__Exercise objective__. Scan the entries for the word "This" and return every line that has it.
--------------------
**flow/config.mk**
```make
export PLATFORM = sky130hd
export DESIGN_NAME = wrapper
export DESIGN_NICKNAME = wrapper
export VERILOG_FILES = /design/flow/design.v
export SDC_FILE = /design/flow/constraint.sdc
export NUM_CORES = 4
export LEC_CHECK = 0
export ABC_AREA = 0
export CAP_MARGIN = 20
export CORE_MARGIN = 2
export CORE_UTILIZATION = 72
export CTS_CLUSTER_DIAMETER = 332
export CTS_CLUSTER_SIZE = 21
export GPL_TIMING_DRIVEN = 1
export MAX_ROUTING_LAYER = met4
export PLACE_DENSITY_LB_ADDON = 0.0
export SETUP_SLACK_MARGIN = 0.88
export SLEW_MARGIN = 20
```
**flow/constraint.sdc**
```tcl
create_clock -name core_clock -period 7.82 [get_ports {s3_axi_aclk}]
set_input_delay 1.5640 -clock core_clock [delete_from_list [all_inputs] [get_ports {s3_axi_aclk}]]
set_output_delay 1.5640 -clock core_clock [all_outputs]
set_load 0.01 [all_outputs]
```
==> branch ember: inputs <==
==> flow/design.v (excerpt) <==
module HandwashSensor(
    input clk,
    input reset,
    input acceptLeftHandDistance,
    input [15:0] leftHandDistance,
    input acceptLeftHandGain,
    input [7:0] leftHandGain,
    input acceptRightHandDistance,
    input [15:0] rightHandDistance,
    input acceptRightHandGain,
    input [7:0] rightHandGain,
    output waterOn
);
clock: 7.0 ns
lec_check: 0
abc_area: 1
cap_margin: 40
core_aspect_ratio: 1.55
core_margin: 10
core_utilization: 41
cts_cluster_diameter: 183
gpl_routability_driven: 0
gpl_timing_driven: 1
hold_slack_margin: 0.29
max_routing_layer: met4
min_routing_layer: met1
place_density: 0.53
setup_slack_margin: 1.5
slew_margin: 35
run.sh (not shown) runs the stock make flow with config.mk's settings and CLKGATE_MAP_FILE=.
==> branch juniper: changes against branch ember <==
- CAP_MARGIN: 40 -> 20
- CORE_ASPECT_RATIO: 1.55 -> not set
- CORE_MARGIN: 10 -> 2
- CORE_UTILIZATION: 41 -> 70
- CTS_CLUSTER_DIAMETER: 183 -> 40
- CTS_CLUSTER_SIZE: not set -> 72
- GPL_ROUTABILITY_DRIVEN: 0 -> not set
- GPL_TIMING_DRIVEN: 1 -> not set
- HOLD_SLACK_MARGIN: 0.29 -> not set
- MAX_ROUTING_LAYER: met4 -> not set
- MIN_ROUTING_LAYER: met1 -> not set
- PLACE_DENSITY: 0.53 -> not set
- SETUP_SLACK_MARGIN: 1.5 -> not set
- SLEW_MARGIN: 35 -> 20
==> flow/constraint.sdc (replaced) <==
create_clock -name core_clock -period 4.44 [get_ports {clk}]
set_input_delay 0.8880 -clock core_clock [delete_from_list [all_inputs] [get_ports {clk}]]
set_output_delay 0.8880 -clock core_clock [all_outputs]
set_load 0.01 [all_outputs]
==> branch maple: changes against branch ember <==
- ABC_AREA: 1 -> not set
- CAP_MARGIN: 40 -> 20
- CORE_ASPECT_RATIO: 1.55 -> not set
- CORE_MARGIN: 10 -> 2
- CORE_UTILIZATION: 41 -> 66
- CTS_CLUSTER_DIAMETER: 183 -> 40
- GPL_ROUTABILITY_DRIVEN: 0 -> not set
- GPL_TIMING_DRIVEN: 1 -> not set
- HOLD_SLACK_MARGIN: 0.29 -> not set
- MAX_ROUTING_LAYER: met4 -> not set
- MIN_ROUTING_LAYER: met1 -> not set
- PLACE_DENSITY: 0.53 -> not set
- SETUP_SLACK_MARGIN: 1.5 -> not set
- SLEW_MARGIN: 35 -> 20
==> flow/constraint.sdc (replaced) <==
create_clock -name core_clock -period 4.44 [get_ports {clk}]
set_input_delay 0.8880 -clock core_clock [delete_from_list [all_inputs] [get_ports {clk}]]
set_output_delay 0.8880 -clock core_clock [all_outputs]
set_load 0.01 [all_outputs]
==> qor summary <==
|  | branch ember | branch maple | branch juniper |
|---|---|---|---|
| Sequential standard cell area | 1600 um2 | 1660 um2 | 1670 um2 |
| Setup repair after global routing missed its margin | false | true | true |
| Worst-path maximum fanout | 17 | 5 | 7 |
| Max power group | combinational cells | the clock network | combinational cells |
| Post-CTS clock slew at the launch and capture registers of the worst setup and hold paths | 0.06 ns | 0.07 ns | 0.07 ns |
| Horizontal die dimension | 152 um | 129 um | 130 um |
| Tally of OpenROAD warnings | 26 | 30 | 29 |
| Met3 Use GR | 0.0210 | 0.0528 | 0.0607 |
| Final total power | 1.71 mW | 2.56 mW | 2.82 mW |
| Pwr/cell area | 142 nW/um2 | 197 nW/um2 | 227 nW/um2 |
| Ao+oa area frac | 0.0828 | 0.0609 | 0.0828 |
| Part of the power in the clock network | 0.288 | 0.359 | 0.285 |
| Post-synth cell types | 34 | 53 | 34 |
| Static power due to leakage | 7.27 nW | 6.45 nW | 7.55 nW |
| Post-synthesis xor/xnor area fraction | 0.00634 | 0.0265 | 0.00634 |
| Vias per Instance | 4.79 | 5.56 | 5.37 |
| Avg WL per Cell | 15.4 um | 16.9 um | 14.9 um |
| Worst Tran Pin Value | 0.761 ns | 1.07 ns | 0.691 ns |
| Placed cell areas | 11700 um2 | 11800 um2 | 12000 um2 |
| Status | no timing/DRC/antenna violations | finished with violations | no timing/DRC/antenna violations |
| Layout check failures | - | negative setup slack | - |
| Post-synthesis adder-cell area fraction | 0.386 | 0.416 | 0.386 |
| Combinational share of power | 0.363 | 0.316 | 0.393 |
| Post-route minimum period | 4.75 ns | 4.52 ns | 4.24 ns |
| Switching power as a share of total power | 0.393 | 0.321 | 0.396 |
Power is estimated from default activity; no workload was simulated.
Design my_top_architecture, start of the top module:
module my_top_architecture (
    input clock,
    input resetn,
    input tunning,  
    input mode_switch,  
    input increment_button,  
    output wire [47:0] segment_out
);
clock: 12.6 ns
lec_check: 0
abc_area: 1
cap_margin: 20
core_margin: 2
core_utilization: 72
cts_cluster_size: 97
gpl_routability_driven: 1
max_routing_layer: met5
min_routing_layer: met1
place_density_lb_addon: 0.2
setup_slack_margin: 3.23
slew_margin: 40
run.sh (not shown) runs the stock make flow with config.mk's settings and CLKGATE_MAP_FILE=.
The first run never finished: it broke off in global routing (5_1_grt), error DPL-0038.
Edit:
- CORE_UTILIZATION: 72 -> 65
- CTS_CLUSTER_SIZE: 97 -> 72
- PLACE_DENSITY_LB_ADDON: 0.2 -> 0.05
- SETUP_SLACK_MARGIN: 3.23 -> -0.62
- SLEW_MARGIN: 40 -> 5
- clock period: 12.6 -> 10.7 ns (I/O delays scaled with it)
Outcome: This time the run completed and failed the layout checks on negative setup slack; synthesized cell count is unchanged; die size is higher by about 10%; synthesized area stays the same.
Edit:
- ABC_AREA: 1 -> 0
- CORE_UTILIZATION: 65 -> 72
- CTS_CLUSTER_SIZE: 72 -> 22
- PLACE_DENSITY_LB_ADDON: 0.05 -> 0.01
- SETUP_SLACK_MARGIN: -0.62 -> 0.88
- clock period: 10.7 -> 3.32 ns (I/O delays scaled with it)
Effect: The changed run never finished: it broke off in clock tree synthesis (4_1_cts). Synthesized area went up by 38%. Die size went up by 24%. Synthesized cell count went up by 20%.
Edit:
- ABC_AREA: 0 -> 1
- CTS_CLUSTER_SIZE: 22 -> 73
- PLACE_DENSITY_LB_ADDON: 0.01 -> 0.05
- SETUP_SLACK_MARGIN: 0.88 -> -0.51
- clock period: 3.32 -> 10.7 ns (I/O delays scaled with it)
After rerunning: This time the run aborted during global routing (5_1_grt) on ODB-0269. Die area came out lower by 27%. Synthesized cell count came out lower by 16%. Synthesized area came out lower by 27%.
Edit:
- CORE_MARGIN: 2 -> 6
- CORE_UTILIZATION: 72 -> 38
- CTS_CLUSTER_DIAMETER: not set -> 387
- CTS_CLUSTER_SIZE: 73 -> 20
- SETUP_SLACK_MARGIN: -0.51 -> -0.7
- TNS_END_PERCENT: not set -> 15
This time the run reached the layout checks and failed them: negative setup slack. Synthesized cell count stays the same. Synthesized area is unchanged. Die size is higher by 100%.

* * *

== run 1 ==
Starting RTL as in the previous note.
clock: 21.0 ns
lec_check: 0
cap_margin: 20
core_margin: 2
core_utilization: 64
cts_cluster_size: 97
place_density: 0.6
slew_margin: 20
Run 1 completed every stage of the flow, and the final layout passed the timing, DRC and antenna checks.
--------------------
__Task solution__.
Outcome: This time the run completed and failed the layout checks on negative setup slack; synthesized cell count is unchanged; die size is higher by about 10%; synthesized area stays the same.
After rerunning: This time the run aborted during global routing (5_1_grt) on ODB-0269. Die area came out lower by 27%. Synthesized cell count came out lower by 16%. Synthesized area came out lower by 27%.
This time the run reached the layout checks and failed them: negative setup slack. Synthesized cell count stays the same. Synthesized area is unchanged. Die size is higher by 100%.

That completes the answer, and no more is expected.